==> src/rtl/pbus_pkg.sv <==
package pbus_pkg;
  localparam int unsigned CFG_FIELDS = 4;

  typedef enum logic [1:0] {
    CFG_SETUP = 2'd0,
    CFG_WIDTH = 2'd1,
    CFG_HOLD  = 2'd2,
    CFG_RECOV = 2'd3
  } cfg_sel_e;

  typedef enum logic [1:0] {
    PH_IDLE   = 2'd0,
    PH_SETUP  = 2'd1,
    PH_STROBE = 2'd2,
    PH_HOLD   = 2'd3
  } phase_e;
endpackage

==> src/rtl/pbus_timing_regs.sv <==
module pbus_timing_regs #(
  parameter int unsigned CNT_W     = 4,
  parameter int unsigned DEF_SETUP = 1,
  parameter int unsigned DEF_WIDTH = 2,
  parameter int unsigned DEF_HOLD  = 1,
  parameter int unsigned DEF_RECOV = 2
) (
  input  logic             clk_i,
  input  logic             rst_ni,
  input  logic             idle_i,
  input  logic             we_i,
  input  logic [1:0]       sel_i,
  input  logic [CNT_W-1:0] data_i,
  output logic [CNT_W-1:0] setup_o,
  output logic [CNT_W-1:0] width_o,
  output logic [CNT_W-1:0] hold_o,
  output logic [CNT_W-1:0] recov_o
);
  import pbus_pkg::*;

  localparam logic [CFG_FIELDS*CNT_W-1:0] DEF_PACK = {
    CNT_W'(DEF_RECOV), CNT_W'(DEF_HOLD), CNT_W'(DEF_WIDTH), CNT_W'(DEF_SETUP)
  };

  logic [CNT_W-1:0] field_q [CFG_FIELDS];

  for (genvar g = 0; g < CFG_FIELDS; g++) begin : g_field
    localparam logic [1:0] IDX = 2'(g);
    always_ff @(posedge clk_i or negedge rst_ni) begin
      if (!rst_ni)                              field_q[g] <= DEF_PACK[g*CNT_W +: CNT_W];
      else if (we_i && idle_i && sel_i == IDX)  field_q[g] <= data_i;
    end

    AST_CFG_BUSY_IGNORED: assert property (@(posedge clk_i) disable iff (!rst_ni)
      (we_i && !idle_i) |=> $stable(field_q[g]));
  end

  assign setup_o = field_q[CFG_SETUP];
  assign width_o = field_q[CFG_WIDTH];
  assign hold_o  = field_q[CFG_HOLD];
  assign recov_o = field_q[CFG_RECOV];
endmodule
<file path="src/rtl/utx_pkg.sv">
package utx_pkg;
  typedef enum logic [1:0] {
    SZ_5 = 2'd0,
    SZ_6 = 2'd1,
    SZ_7 = 2'd2,
    SZ_8 = 2'd3
  } char_size_e;

  // number of data bits carried by a frame for a size code
  function automatic logic [3:0] size_bits(char_size_e s);
    return 4'd5 + {2'b00, s};
  endfunction
endpackage

</file>
<file path="src/rtl/utx_hold.sv">
module utx_hold #(
  parameter int DW = 8
) (
  input  logic          clk,
  input  logic          rst_n,
  input  logic          in_valid,
  input  logic [DW-1:0] in_data,
  input  logic          take,
  output logic          in_ready,
  output logic [DW-1:0] hold_data
);
  logic full_q;
  logic accept;

  assign accept   = in_valid && !full_q;
  assign in_ready = !full_q;

  always_ff @(posedge clk or negedge rst_n) begin
    if (!rst_n) begin
      full_q    <= 1'b0;
      hold_data <= '0;
    end else if (accept) begin
      full_q    <= 1'b1;
      hold_data <= in_data;
    end else if (take) begin
      full_q    <= 1'b0;
    end
  end
endmodule

</file>
<file path="src/rtl/utx_bitclk.sv">
module utx_bitclk #(
  parameter int OS = 16
) (
  input  logic clk,
  input  logic rst_n,
  input  logic tick,
  input  logic run,
  input  logic restart,
  output logic bit_end
);
  localparam int CW = (OS > 1) ? $clog2(OS) : 1;
  logic [CW-1:0] cnt_q;

  assign bit_end = run && tick && (cnt_q == CW'(OS - 1));

  always_ff @(posedge clk or negedge rst_n) begin
    if (!rst_n)
      cnt_q <= '0;
    else if (restart)
      cnt_q <= '0;
    else if (run && tick)
      cnt_q <= (cnt_q == CW'(OS - 1)) ? '0 : cnt_q + 1'b1;
  end
endmodule

</file>
<file path="src/rtl/utx_shift.sv">
module utx_shift
  import utx_pkg::*;
#(
  parameter int DW = 8
) (
  input  logic          clk,
  input  logic          rst_n,
  input  logic          load,
  input  logic          bit_end,
  input  logic [DW-1:0] data,
  input  char_size_e    size,
  input  logic          par_en,
  input  logic          par_odd,
  output logic          busy,
  output logic          serial
);
  localparam int FW = DW + 3;
  localparam int CW = $clog2(FW + 1);

  logic [FW-1:0] frame_q, frame_d;
  logic [CW-1:0] left_q, nbits;
  logic [DW-1:0] masked;
  logic [3:0]    n;
  logic          par_bit;

  always_comb begin
    n = size_bits(size);
    for (int i = 0; i < DW; i++)
      masked[i] = (i < int'(n)) ? data[i] : 1'b0;
    par_bit = (^masked) ^ par_odd;
    frame_d = '1;
    frame_d[0] = 1'b0;
    for (int i = 0; i < DW; i++)
      if (i < int'(n)) frame_d[i+1] = masked[i];
    if (par_en) frame_d[int'(n)+1] = par_bit;
    nbits = CW'(n) + CW'(par_en) + CW'(2);
  end

  always_ff @(posedge clk or negedge rst_n) begin
    if (!rst_n) begin
      frame_q <= '1;
      left_q  <= '0;
      busy    <= 1'b0;
    end else if (load) begin
      frame_q <= frame_d;
      left_q  <= nbits;
      busy    <= 1'b1;
    end else if (busy && bit_end) begin
      frame_q <= {1'b1, frame_q[FW-1:1]};
      left_q  <= left_q - 1'b1;
      if (left_q == CW'(1)) busy <= 1'b0;
    end
  end

  assign serial = busy ? frame_q[0] : 1'b1;
endmodule

</file>
<file path="src/rtl/utx_top.sv">
module utx_top
  import utx_pkg::*;
#(
  parameter int DATA_W     = 8,
  parameter int OVERSAMPLE = 16
) (
  input  logic              clk,
  input  logic              rst_n,
  input  logic              tick16,
  input  logic              in_valid,
  output logic              in_ready,
  input  logic [DATA_W-1:0] in_data,
  input  logic [1:0]        cfg_size,
  input  logic              cfg_par_en,
  input  logic              cfg_par_odd,
  input  logic              tx_en,
  input  logic              loopback,
  output logic              txd,
  output logic              loop_rxd
);
  logic              sh_busy;
  logic              sh_serial;
  logic              load;
  logic              bit_end;
  logic [DATA_W-1:0] hold_q;

  // move held character into the frame register on a tick
  assign load = tick16 && tx_en && !in_ready && !sh_busy;

  utx_hold #(.DW(DATA_W)) u_hold (
    .clk       (clk),
    .rst_n     (rst_n),
    .in_valid  (in_valid),
    .in_data   (in_data),
    .take      (load),
    .in_ready  (in_ready),
    .hold_data (hold_q)
  );

  utx_bitclk #(.OS(OVERSAMPLE)) u_bitclk (
    .clk     (clk),
    .rst_n   (rst_n),
    .tick    (tick16),
    .run     (sh_busy),
    .restart (load),
    .bit_end (bit_end)
  );

  utx_shift #(.DW(DATA_W)) u_shift (
    .clk     (clk),
    .rst_n   (rst_n),
    .load    (load),
    .bit_end (bit_end),
    .data    (hold_q),
    .size    (char_size_e'(cfg_size)),
    .par_en  (cfg_par_en),
    .par_odd (cfg_par_odd),
    .busy    (sh_busy),
    .serial  (sh_serial)
  );

  assign txd      = loopback ? 1'b1 : sh_serial;
  assign loop_rxd = loopback ? sh_serial : 1'b1;
endmodule

</file>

Exercise objective ->
Which lines of the records contain "take"? Show each of them.

Exercise response ->
  input  logic          take,
    end else if (take) begin
    .take      (load),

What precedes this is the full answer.